Copy each line of the data that has "constraint" in it.
Dataset content START
`config.mk`:
```
export PLATFORM = sky130hd
export DESIGN_NAME = legacy_io_hole_address_decoder
export DESIGN_NICKNAME = d
export VERILOG_FILES = /design/src/logic/hole_decode_pkg.sv /design/src/logic/range_match.sv /design/src/logic/legacy_io_hole_address_decoder.sv
export VERILOG_INCLUDE_DIRS = /design/src /design/src/logic
export SDC_FILE = /design/constraint.sdc
export NUM_CORES = 1
export LEC_CHECK = 0
export BUFFER_PORTS_ARGS = -buffer_cell sky130_fd_sc_hd__buf_2
export CAP_MARGIN = 30
export CORE_ASPECT_RATIO = 0.7
export CORE_MARGIN = 10
export CORE_UTILIZATION = 45
export CTS_CLUSTER_DIAMETER = 100
export DETAILED_ROUTE_END_ITERATION = 8
export GPL_TIMING_DRIVEN = 0
export PLACE_DENSITY = 0.69
export REMOVE_ABC_BUFFERS = 1
export SLEW_MARGIN = 20
export SYNTH_ARGS = -nofsm -noshare
export SYNTH_HDL_FRONTEND = slang
export SYNTH_SLANG_ARGS = --single-unit
```
`constraint.sdc`:
```
create_clock -name mclk -period 10.8 [get_ports mclk]
set_input_delay 2.16 -clock mclk [delete_from_list [all_inputs] [get_ports mclk]]
set_output_delay 2.16 -clock mclk [all_outputs]
set_load 0.02 [all_outputs]
```
`src/logic/hole_decode_cfg.svh`:
```
// Constants for the legacy hole and low I/O hole decoder.
// Assumes inclusion by the package and the decoder files.
`ifndef HOLE_DECODE_CFG_SVH
`define HOLE_DECODE_CFG_SVH
`define BIOS_LO 32'h000C_0000
`define BIOS_HI 32'h000F_FFFF
`define DISP_MEM_LO 32'h000A_0000
`define DISP_MEM_HI 32'h000B_FFFF
`define DISP_IO_LO 10'h3B0
`define DISP_IO_HI 10'h3DF
`define CFG_LO 32'hFED0_0000
`define CFG_HI 32'hFEDF_FFFF
`define INTMSG_LO 32'hFEE0_0000
`define INTMSG_HI 32'hFEEF_FFFF
`define FW_LO 32'hFF00_0000
`define GUEST_CFG_SIZE 32'h0002_0000
`define GUEST_SLICE_LSB 13
`define FW_SMALL_MAX 7'h10
`define ADDR_A_BIOS_WP 8'h00
`define ADDR_A_DISP 8'h04
`define ADDR_A_DIST_LO 8'h08
`define ADDR_A_DIST_HI 8'h0C
`define ADDR_A_DIST_LSB 8'h10
`define ADDR_A_DIR0_LO 8'h14
`define ADDR_A_DIR0_HI 8'h18
`define ADDR_A_DIR0_ROPE 8'h1C
`define ADDR_A_DIR1_LO 8'h20
`define ADDR_A_DIR1_HI 8'h24
`define ADDR_A_DIR1_ROPE 8'h28
`define ADDR_A_WIDE 8'h2C
`define ADDR_A_GCFG 8'h30
`define ADDR_A_FWHUB 8'h34
`define ADDR_A_STATUS 8'h38
`endif

```
`src/logic/hole_decode_pkg.sv`:
```
// Types for the hole decoder.
// Assumes the cfg header is on the include path.
`include "hole_decode_cfg.svh"
package hole_decode_pkg;
	typedef enum logic [7:0] {
		TGT_NONE = 8'h01,
		TGT_MEM = 8'h02,
		TGT_ROPE = 8'h04,
		TGT_CFG = 8'h08,
		TGT_GUEST_CFG = 8'h10,
		TGT_FW_HUB = 8'h20,
		TGT_DROP = 8'h40,
		TGT_REJECT = 8'h80
	} target_t;
endpackage

```
`src/logic/range_match.sv`:
```
// Inclusive range comparator, one per directed window.
// Assumes lo and hi come from configuration registers.
`timescale 1ns/10ps
module range_match (
	input wire logic en,
	input wire logic [31:0] addr,
	input wire logic [31:0] lo,
	input wire logic [31:0] hi,
	output logic hit
);
	assign hit = en && (addr >= lo) && (addr <= hi);
endmodule

```
`src/logic/legacy_io_hole_address_decoder.sv`:
```
// Legacy compatibility hole and low I/O hole address decoder.
// Assumes one request a cycle from the processor bus front end.
// Overview of operation
// [RQ1] Write lock: BIOS range reads pass, writes drop
// [RQ2] Unlocked: BIOS range reads and writes to memory
// [RQ3] Controller never claims 768K to 1M; the decoder raises claim there, with target TGT_MEM or TGT_DROP
// [RQ4] Display enable bit gates display claim
// [RQ5] Display memory A0000-BFFFF, ports 3B0-3DF
// [RQ6] Display traffic goes to display route rope
// [RQ7] Aliases claimed ignoring upper six port bits
// [RQ8] Alias suppress bit stops alias forwarding
// [RQ9] Distributed window split into eight portions
// [RQ10] Two directed windows, each one rope
// [RQ11] Directed window beats distributed window
// [RQ12] Wide rope takes partner ropes' portions
// [RQ13] Configuration space beats low MMIO windows
// [RQ14] Guest config window 128K, 8K slices
// [RQ15] Interrupt message space not claimed
// [RQ16] Guest turns message writes into interrupts
// [RQ17] Guest peer access per forward bits
// [RQ18] Firmware space to hub or rope 0
// [RQ19] Without hub firmware requests 16 bytes max
// [RQ20] Unmatched hole addresses stay unclaimed
//
// Added by the designer: the placing of the registers and the address-and-strobe port.
`timescale 1ns/10ps
`include "hole_decode_cfg.svh"
module legacy_io_hole_address_decoder
	import hole_decode_pkg::*;
(
	input wire logic mclk,
	input wire logic sys_rst,
	input wire logic [7:0] reg_addr,
	input wire logic [31:0] reg_wdata,
	input wire logic reg_wr,
	input wire logic reg_rd,
	output logic [31:0] reg_rdata,
	input wire logic req_valid,
	input wire logic req_io,
	input wire logic req_write,
	input wire logic [31:0] req_addr,
	input wire logic [6:0] req_len,
	output logic claim,
	output target_t target,
	output logic [2:0] rope,
	output logic [3:0] guest_slice,
	output logic [31:0] fwd_addr
);
	logic bios_wp;
	logic disp_en;
	logic alias_sup;
	logic [2:0] disp_rope;
	logic [31:0] dist_lo;
	logic [31:0] dist_hi;
	logic [4:0] dist_lsb;
	logic [31:0] dir0_lo;
	logic [31:0] dir0_hi;
	logic [3:0] dir0_rope;
	logic [31:0] dir1_lo;
	logic [31:0] dir1_hi;
	logic [3:0] dir1_rope;
	logic [7:0] wide;
	logic [31:0] gcfg_base;
	logic gcfg_en;
	logic fw_hub;
	logic [31:0] rdata_mux;
	logic [7:0] claim_count;
	logic [7:0] drop_count;

	// Register writes
	always_ff @(posedge mclk or posedge sys_rst) begin
		if (sys_rst) begin
			bios_wp <= 1'b0;
			disp_en <= 1'b0;
			alias_sup <= 1'b0;
			disp_rope <= 3'h0;
			dist_lo <= 32'h0000_0000;
			dist_hi <= 32'h0000_0000;
			dist_lsb <= 5'h00;
			dir0_lo <= 32'h0000_0000;
			dir0_hi <= 32'h0000_0000;
			dir0_rope <= 4'h0;
			dir1_lo <= 32'h0000_0000;
			dir1_hi <= 32'h0000_0000;
			dir1_rope <= 4'h0;
			wide <= 8'h00;
			gcfg_base <= 32'h0000_0000;
			gcfg_en <= 1'b0;
			fw_hub <= 1'b0;
		end else if (reg_wr) begin
			unique case (reg_addr)
				`ADDR_A_BIOS_WP: bios_wp <= reg_wdata[0];
				`ADDR_A_DISP: begin
					disp_en <= reg_wdata[0];
					alias_sup <= reg_wdata[1];
					disp_rope <= reg_wdata[6:4];
				end
				`ADDR_A_DIST_LO: dist_lo <= reg_wdata;
				`ADDR_A_DIST_HI: dist_hi <= reg_wdata;
				`ADDR_A_DIST_LSB: dist_lsb <= reg_wdata[4:0];
				`ADDR_A_DIR0_LO: dir0_lo <= reg_wdata;
				`ADDR_A_DIR0_HI: dir0_hi <= reg_wdata;
				`ADDR_A_DIR0_ROPE: dir0_rope <= reg_wdata[3:0];
				`ADDR_A_DIR1_LO: dir1_lo <= reg_wdata;
				`ADDR_A_DIR1_HI: dir1_hi <= reg_wdata;
				`ADDR_A_DIR1_ROPE: dir1_rope <= reg_wdata[3:0];
				`ADDR_A_WIDE: wide <= reg_wdata[7:0];
				`ADDR_A_GCFG: begin
					gcfg_en <= reg_wdata[0];
					gcfg_base <= {reg_wdata[31:17], 17'h0_0000};
				end
				`ADDR_A_FWHUB: fw_hub <= reg_wdata[0];
				default: ;
			endcase
		end
	end

	// Read mux; bit 3 of a directed rope word is its enable
	assign rdata_mux =
		(reg_addr == `ADDR_A_BIOS_WP) ? {31'h0, bios_wp} :
		(reg_addr == `ADDR_A_DISP) ?
			{25'h0, disp_rope, 2'h0, alias_sup, disp_en} :
		(reg_addr == `ADDR_A_DIST_LO) ? dist_lo :
		(reg_addr == `ADDR_A_DIST_HI) ? dist_hi :
		(reg_addr == `ADDR_A_DIST_LSB) ? {27'h0, dist_lsb} :
		(reg_addr == `ADDR_A_DIR0_LO) ? dir0_lo :
		(reg_addr == `ADDR_A_DIR0_HI) ? dir0_hi :
		(reg_addr == `ADDR_A_DIR0_ROPE) ? {28'h0, dir0_rope} :
		(reg_addr == `ADDR_A_DIR1_LO) ? dir1_lo :
		(reg_addr == `ADDR_A_DIR1_HI) ? dir1_hi :
		(reg_addr == `ADDR_A_DIR1_ROPE) ? {28'h0, dir1_rope} :
		(reg_addr == `ADDR_A_WIDE) ? {24'h0, wide} :
		(reg_addr == `ADDR_A_GCFG) ? {gcfg_base[31:1], gcfg_en} :
		(reg_addr == `ADDR_A_FWHUB) ? {31'h0, fw_hub} :
		(reg_addr == `ADDR_A_STATUS) ?
			{16'h0, drop_count, claim_count} :
		32'h0000_0000;

	always_ff @(posedge mclk or posedge sys_rst) begin
		if (sys_rst) begin
			reg_rdata <= 32'h0000_0000;
		end else begin
			reg_rdata <= reg_rd ? rdata_mux : 32'h0000_0000;
		end
	end

	// Memory space windows
	wire is_mem = req_valid && !req_io;
	wire in_bios = is_mem && req_addr >= `BIOS_LO && req_addr <= `BIOS_HI;
	wire in_disp_mem = is_mem && req_addr >= `DISP_MEM_LO &&
		req_addr <= `DISP_MEM_HI;
	wire in_cfg = is_mem && req_addr >= `CFG_LO && req_addr <= `CFG_HI;
	wire in_intmsg = is_mem && req_addr >= `INTMSG_LO &&
		req_addr <= `INTMSG_HI;
	wire in_fw = is_mem && req_addr >= `FW_LO;
	// Base is 128K aligned; a bit match cannot wrap at the top of memory
	wire in_gcfg = is_mem && gcfg_en &&
		req_addr[31:17] == gcfg_base[31:17];
	wire [31:0] gcfg_off = req_addr - gcfg_base;

	// Display ports: low ten bits decoded, upper six ignored unless alias_sup is set
	wire is_io = req_valid && req_io;
	wire [9:0] port10 = req_addr[9:0];
	wire port_hit = port10 >= `DISP_IO_LO && port10 <= `DISP_IO_HI;
	wire port_base = req_addr[15:10] == 6'h00;
	wire disp_io = is_io && port_hit &&
		(port_base || !alias_sup); // [RQ7] [RQ8]

	// Directed and distributed low MMIO
	logic dir0_hit;
	logic dir1_hit;
	range_match u_dir0 (
		.en(is_mem && dir0_rope[3]),
		.addr(req_addr),
		.lo(dir0_lo),
		.hi(dir0_hi),
		.hit(dir0_hit)
	);
	range_match u_dir1 (
		.en(is_mem && dir1_rope[3]),
		.addr(req_addr),
		.lo(dir1_lo),
		.hi(dir1_hi),
		.hit(dir1_hit)
	);
	wire dist_hit = is_mem && dist_hi > dist_lo &&
		req_addr >= dist_lo && req_addr <= dist_hi;
	wire [31:0] dist_off = req_addr - dist_lo;
	wire [31:0] dist_sh = dist_off >> dist_lsb;
	wire [2:0] dist_raw = dist_sh[2:0]; // [RQ9]
	// Wide ropes: bit n set folds rope n onto its even partner
	wire [2:0] dist_rope = wide[dist_raw] ?
		{dist_raw[2:1], 1'b0} : dist_raw; // [RQ12]
	wire fw_ok = fw_hub || (req_len <= `FW_SMALL_MAX);

	// Priority decode, highest first
	target_t next_target;
	logic [2:0] next_rope;
	always_comb begin
		next_target = TGT_NONE; // [RQ20]
		next_rope = 3'h0;
		if (in_bios) begin
			// Writes swallowed while locked, still answered
			next_target = (req_write && bios_wp) ?
				TGT_DROP : TGT_MEM; // [RQ1] [RQ2] [RQ3]
		end else if (in_disp_mem || disp_io) begin
			if (disp_en) begin
				next_target = TGT_ROPE; // [RQ4] [RQ5]
				next_rope = disp_rope; // [RQ6]
			end
		end else if (in_cfg) begin
			next_target = TGT_CFG; // [RQ13]
		end else if (in_gcfg) begin
			next_target = TGT_GUEST_CFG; // [RQ14]
		end else if (in_intmsg) begin
			next_target = TGT_NONE; // [RQ15]
		end else if (in_fw) begin
			if (!fw_ok) begin
				next_target = TGT_REJECT; // [RQ19]
			end else if (fw_hub) begin
				next_target = TGT_FW_HUB; // [RQ18]
			end else begin
				next_target = TGT_ROPE;
				next_rope = 3'h0;
			end
		end else if (dir0_hit) begin
			next_target = TGT_ROPE; // [RQ10] [RQ11]
			next_rope = dir0_rope[2:0];
		end else if (dir1_hit) begin
			next_target = TGT_ROPE;
			next_rope = dir1_rope[2:0];
		end else if (dist_hit) begin
			next_target = TGT_ROPE;
			next_rope = dist_rope;
		end
	end

	wire next_claim = next_target != TGT_NONE;

	always_ff @(posedge mclk or posedge sys_rst) begin
		if (sys_rst) begin
			claim <= 1'b0;
			target <= TGT_NONE;
			rope <= 3'h0;
			guest_slice <= 4'h0;
			fwd_addr <= 32'h0000_0000;
		end else begin
			claim <= next_claim;
			target <= next_target;
			rope <= next_rope;
			guest_slice <= gcfg_off[`GUEST_SLICE_LSB+3:`GUEST_SLICE_LSB];
			fwd_addr <= req_addr; // [RQ7]
		end
	end

	// Statistics for software, saturating
	always_ff @(posedge mclk or posedge sys_rst) begin
		if (sys_rst) begin
			claim_count <= 8'h00;
			drop_count <= 8'h00;
		end else begin
			if (next_claim && claim_count != 8'hFF)
				claim_count <= claim_count + 8'h01;
			if (next_target == TGT_DROP && drop_count != 8'hFF)
				drop_count <= drop_count + 8'h01;
		end
	end

	property p_bios_drop;
		@(posedge mclk) disable iff (sys_rst)
		(in_bios && req_write && bios_wp) |=> target == TGT_DROP;
	endproperty
	a_bios_drop: assert property (p_bios_drop) else $error("lock write"); // [RQ1]
	property p_bios_open;
		@(posedge mclk) disable iff (sys_rst)
		(in_bios && !bios_wp) |=> target == TGT_MEM;
	endproperty
	a_bios_open: assert property (p_bios_open) else $error("bios open"); // [RQ2]
	property p_disp_off;
		@(posedge mclk) disable iff (sys_rst)
		(in_disp_mem && !disp_en) |=> !claim;
	endproperty
	a_disp_off: assert property (p_disp_off) else $error("disp off"); // [RQ4]
	property p_disp_rope;
		@(posedge mclk) disable iff (sys_rst)
		(disp_io && disp_en) |=> (rope == $past(disp_rope));
	endproperty
	a_disp_rope: assert property (p_disp_rope) else $error("disp rope"); // [RQ6]
	property p_alias;
		@(posedge mclk) disable iff (sys_rst)
		(is_io && port_hit && !port_base && alias_sup) |=> !claim;
	endproperty
	a_alias: assert property (p_alias) else $error("alias leak"); // [RQ8]
	property p_cfg;
		@(posedge mclk) disable iff (sys_rst)
		(in_cfg && (dir0_hit || dir1_hit || dist_hit)) |=>
		target == TGT_CFG;
	endproperty
	a_cfg: assert property (p_cfg) else $error("cfg prio"); // [RQ13]
	property p_dir;
		@(posedge mclk) disable iff (sys_rst)
		(dir0_hit && dist_hit && !in_cfg && !in_gcfg && !in_fw &&
		!in_intmsg && !in_bios && !in_disp_mem) |=>
		rope == $past(dir0_rope[2:0]);
	endproperty
	a_dir: assert property (p_dir) else $error("dir prio"); // [RQ11]
	property p_intmsg;
		@(posedge mclk) disable iff (sys_rst)
		(in_intmsg && !in_gcfg) |=> !claim;
	endproperty
	a_intmsg: assert property (p_intmsg) else $error("intmsg"); // [RQ15]
	property p_fw;
		@(posedge mclk) disable iff (sys_rst)
		(in_fw && !in_gcfg && !fw_hub && req_len > `FW_SMALL_MAX) |=>
		target == TGT_REJECT;
	endproperty
	a_fw: assert property (p_fw) else $error("fw size"); // [RQ19]
	property p_bios_mem;
		@(posedge mclk) disable iff (sys_rst)
		in_bios |=> (target == TGT_MEM || target == TGT_DROP);
	endproperty
	a_bios_mem: assert property (p_bios_mem) else $error("bios rope"); // [RQ3]
	property p_fwd;
		@(posedge mclk) disable iff (sys_rst)
		req_valid |=> fwd_addr == $past(req_addr);
	endproperty
	a_fwd: assert property (p_fwd) else $error("fwd addr"); // [RQ7]
	property p_fw_hub;
		@(posedge mclk) disable iff (sys_rst)
		(in_fw && !in_gcfg && fw_hub) |=> target == TGT_FW_HUB;
	endproperty
	a_fw_hub: assert property (p_fw_hub) else $error("fw hub"); // [RQ18]
	property p_gcfg;
		@(posedge mclk) disable iff (sys_rst)
		(in_gcfg && !in_bios && !in_disp_mem && !in_cfg) |=>
		target == TGT_GUEST_CFG;
	endproperty
	a_gcfg: assert property (p_gcfg) else $error("guest cfg"); // [RQ14]
	property p_cv_disp;
		@(posedge mclk) disable iff (sys_rst)
		disp_io && disp_en;
	endproperty
	c_disp: cover property (p_cv_disp);
	property p_cv_dist;
		@(posedge mclk) disable iff (sys_rst)
		dist_hit && wide[dist_raw];
	endproperty
	c_dist: cover property (p_cv_dist);
	property p_cv_fw;
		@(posedge mclk) disable iff (sys_rst)
		in_fw && fw_hub;
	endproperty
	c_fw: cover property (p_cv_fw);
	property p_cv_dir;
		@(posedge mclk) disable iff (sys_rst)
		dir0_hit && dist_hit;
	endproperty
	c_dir: cover property (p_cv_dir);
endmodule

```
==> results.sh, run 1 <==
export IMPL_run_status="finished clean"
export IMPL_sequential_cell_area_mm2=0.00821
export IMPL_post_synthesis_instance_area_mm2=0.0216
export IMPL_number_of_buffers_between_clock_root_and_the_deepest_sink=3
export IMPL_clkLatencyLatePin_ns=0.56
export IMPL_cpPeakStageDelay_ns=0.44
export IMPL_globalRouteMet3Util_pct=7.73
export IMPL_fill_cells=4249
export IMPL_via_density=6.26
export IMPL_synth_yosys_seq_area_share_pct=37.9
export IMPL_critical_path_at_ns=7.17
export IMPL_worst_case_setup_slack_after_placement_ns=3.65
export IMPL_share_comb_of_total_power_pct=17.8
export IMPL_cell_area_power_density_mw_per_mm2=129
export IMPL_clock_sink_count=328
export IMPL_startpoint="req_addr[0]"
export IMPL_post_synth_top_area_cell="dfrtp_1"
export IMPL_htree_num_levels=2
export IMPL_initial_util_pct=45.4
export IMPL_synth_cell_type_count=76
export IMPL_design_core_area_mm2=0.0477
export IMPL_seq_power_share_pct=42.0
export IMPL_groute_layer_met1_usage_pct=37.4
export IMPL_multi_input_area_mm2=0.0123
export IMPL_cap_violations=0
export IMPL_synth_top_cell_area_share_pct=37.8
export IMPL_maxSlewHeadroom_pct=33.0
export IMPL_area_growth_synth_to_final_pct=13.9
export IMPL_synthTopCellsByArea="dfrtp_1 38%, ha_1 13%, mux2_2 13%, inv_1 3.7%, nand2_1 2.4%"
export IMPL_critical_path_peak_fanout=7
export IMPL_timing_final_setup_violations=0
export IMPL_drt_total_wl_um=75600
export IMPL_synthesis_area_per_instance_um2=9.94
export IMPL_fp_row_count=67
export IMPL_post_cts_resized_instances=0
export IMPL_groute_usage_overall_pct=25.8
export IMPL_hold_viol=0
export IMPL_rsz0062_at_grt="false"
export IMPL_grt_start_max_net_pins=106
export IMPL_worst_setup_path_start_kind="input pin"
export IMPL_crit_required_ns=11.24
export IMPL_postSynth_topFlopCell="dfrtp_1"
export IMPL_power_ir_vdd_worst_mv=0.0868
export IMPL_skew_ns=0.0314
export IMPL_setup_tns_final_ns=0
export IMPL_drt_wirelength_per_cell_um=25.6
export IMPL_p_int_mw=2.24
export IMPL_grt_busiest_layer="met1"
export IMPL_via_count_of_the_first_global_routing_pass=18700
export IMPL_fp_dieH_um=203
export IMPL_period_share_pct=62.4
export IMPL_total_via_count_in_the_routed_design=18500
export IMPL_tightest_slew_ns=1.01
export IMPL_cts_hold_buffers_added=0
export IMPL_hold_class="reg -> reg"
export IMPL_power_switching_mw=0.942
export IMPL_crit_cells=16
export IMPL_final_critical_path_setup_slack_ns=4.06
export IMPL_drt_pass1_iterations=7
export IMPL_worst_path_dominant_cell_family="compound AO/OA/AOI/OAI gates"
export IMPL_criticalPathCategory="in -> reg"
export IMPL_grt_antenna_before_repair=2
export IMPL_power_share_switching_pct=29.6
export IMPL_globalRouteMet2Util_pct=37.0
export IMPL_postSynthRegisterBits=328
export IMPL_grt_first_pass_wirelength_um=114000
export IMPL_yosysWarningCount=0
export IMPL_async_flop_share_pct=100
export IMPL_leakagePower_nw=11.5
export IMPL_worstRegToRegCells=14
export IMPL_number_of_enable_type_register_cells_in_the_synthesized_netlist=0
export IMPL_io_buffer_count=165
export IMPL_critical_path_top_cell_by_count="o2111ai_1"
export IMPL_drv_slew=0
export IMPL_setup_reg_to_reg_worst_slack_ns=5.65
export IMPL_reg2reg_from="dist_lo[0]$_DFFE_PP0P_"
export IMPL_clock_transition_time_at_the_flip_flop_clock_pins_of_the_worst_setup_and_hold_paths_ns=0.07
export IMPL_drc=0
export IMPL_regToRegEndpoint="rope[0]$_DFF_PP0_"
export IMPL_place_congestion=0.964
export IMPL_critPathBufInv=2
export IMPL_clock_fmax_mhz=148
export IMPL_crit_end="rope[0]$_DFF_PP0_"
export IMPL_cts_setup_buffers=0
export IMPL_critical_path_slowest_cell="a31oi_1"
export IMPL_cts_made_buffers=35
export IMPL_fin_crit_ns=6.74
export IMPL_finish_net_count=2626
export IMPL_netlist_instances=2177
export IMPL_die_width_um=282
export IMPL_clock_root_buffer="clkbuf_16"
export IMPL_insertedDiodeCount=0
export IMPL_worstPathCellList="buf_2, inv_1, ha_1, fa_1, nand2b_1, a211oi_2, o2111ai_1, a31oi_1, xor2_1, o2111ai_1, a221o_1, o311ai_1, o311a_1, mux2_1, or3_1, a311oi_2"
export IMPL_dieArea_mm2=0.0574
export IMPL_hpwlAfterDp_um=57600
export IMPL_critPathCaptureType="flip-flop"
export IMPL_tritoncts="built"
export IMPL_final_layout_size_suffix_gt1_share_pct=22.9
export IMPL_clock_power_share_pct=40.3
export IMPL_ios=166
export IMPL_drt_antenna_violating_nets=0
export IMPL_initialDrtViolationCount=1978
export IMPL_overflow=0
[worst min-delay path by stage]
stage                                      start                     end  slack, ns  cells after the start
after floorplan              bios_wp$_DFFE_PP0P_     target[1]$_DFF_PP0_       0.46                      1
after global placement       wide[0]$_DFFE_PP0P_     wide[0]$_DFFE_PP0P_       0.48                      1
after detailed placement     wide[0]$_DFFE_PP0P_     wide[0]$_DFFE_PP0P_       0.49                      1
after CTS                    wide[0]$_DFFE_PP0P_     wide[0]$_DFFE_PP0P_       0.51                      1
after global routing      dir0_hi[2]$_DFFE_PP0P_  dir0_hi[2]$_DFFE_PP0P_       0.52                      1
final                     dist_lo[6]$_DFFE_PP0P_  dist_lo[6]$_DFFE_PP0P_       0.51                      1
[cells by family after synthesis]
| kind of cell | share of synthesized area, % |
|---|---|
| simple gates | 10.7 |
| fa+ha+maj | 13.2 |
| mux | 13.8 |
| xor+xnor | 2.23 |
| buf+inv | 5.52 |
| flops | 37.9 |
| compound gates | 16.7 |
[layer usage]
metal / vias up / part of all wire, % / routed length [um]
li1: 8234 / - / -
met1: 9288 / 45 / 34300
met2: 875 / 41 / 31100
met3: 132 / 11 / 8520
met4: 0 / 2.1 / 1630
met5: - / 0 / 0
[final cells by class]
| type | count | area share [%] |
|---|---|---|
| multi-input cells | 1540 | 50.1 |
| clock inverters | 17 | 0.868 |
| clock buffers | 46 | 4.01 |
| flip-flops and latches | 328 | 33.3 |
| well taps | 621 | 3.15 |
| inverters | 215 | 3.30 |
| repair buffers | 192 | 5.25 |
[stage by stage]
stage                     hold slack (ns)  power [mW]  cell area, um2  std cells  util, %
after floorplan                     0.457        1.69           21300       2083        -
after global placement              0.483        1.88           22900       2869     47.9
after detailed placement            0.491        1.91           23400       2894     49.1
after CTS                           0.506        3.19           24600       2957     51.6
after global routing                0.519        3.31           24600       2959     51.7
final                               0.507        3.18           24600       2959     51.7
[power groups by stage]
stage / Combinational (mW) / Sequential [mW] / Clock, mW
after floorplan: 0.337 / 1.35 / 0
after global placement: 0.525 / 1.36 / 0
after detailed placement: 0.552 / 1.36 / 0
after CTS: 0.555 / 1.33 / 1.30
after global routing: 0.623 / 1.34 / 1.35
final: 0.565 / 1.34 / 1.28
[Yosys cell counts (16+ instances only)]
cell	number
a21oi_1	103
nand2_1	139
nor2_1	116
nor2b_1	19
xor2_1	34
xnor2_1	21
inv_1	214
ha_1	227
nor3_1	26
o211ai_1	16
buf_1	23
a21o_1	57
nand4_1	58
o21ai_0	78
dfrtp_1	327
a221oi_1	33
a22o_1	24
nand3_1	43
mux2_2	243
a22oi_1	58
a211oi_1	19
clkbuf_1	56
Dataset content END
#### [Result for this exercise]
export SDC_FILE = /design/constraint.sdc
`constraint.sdc`:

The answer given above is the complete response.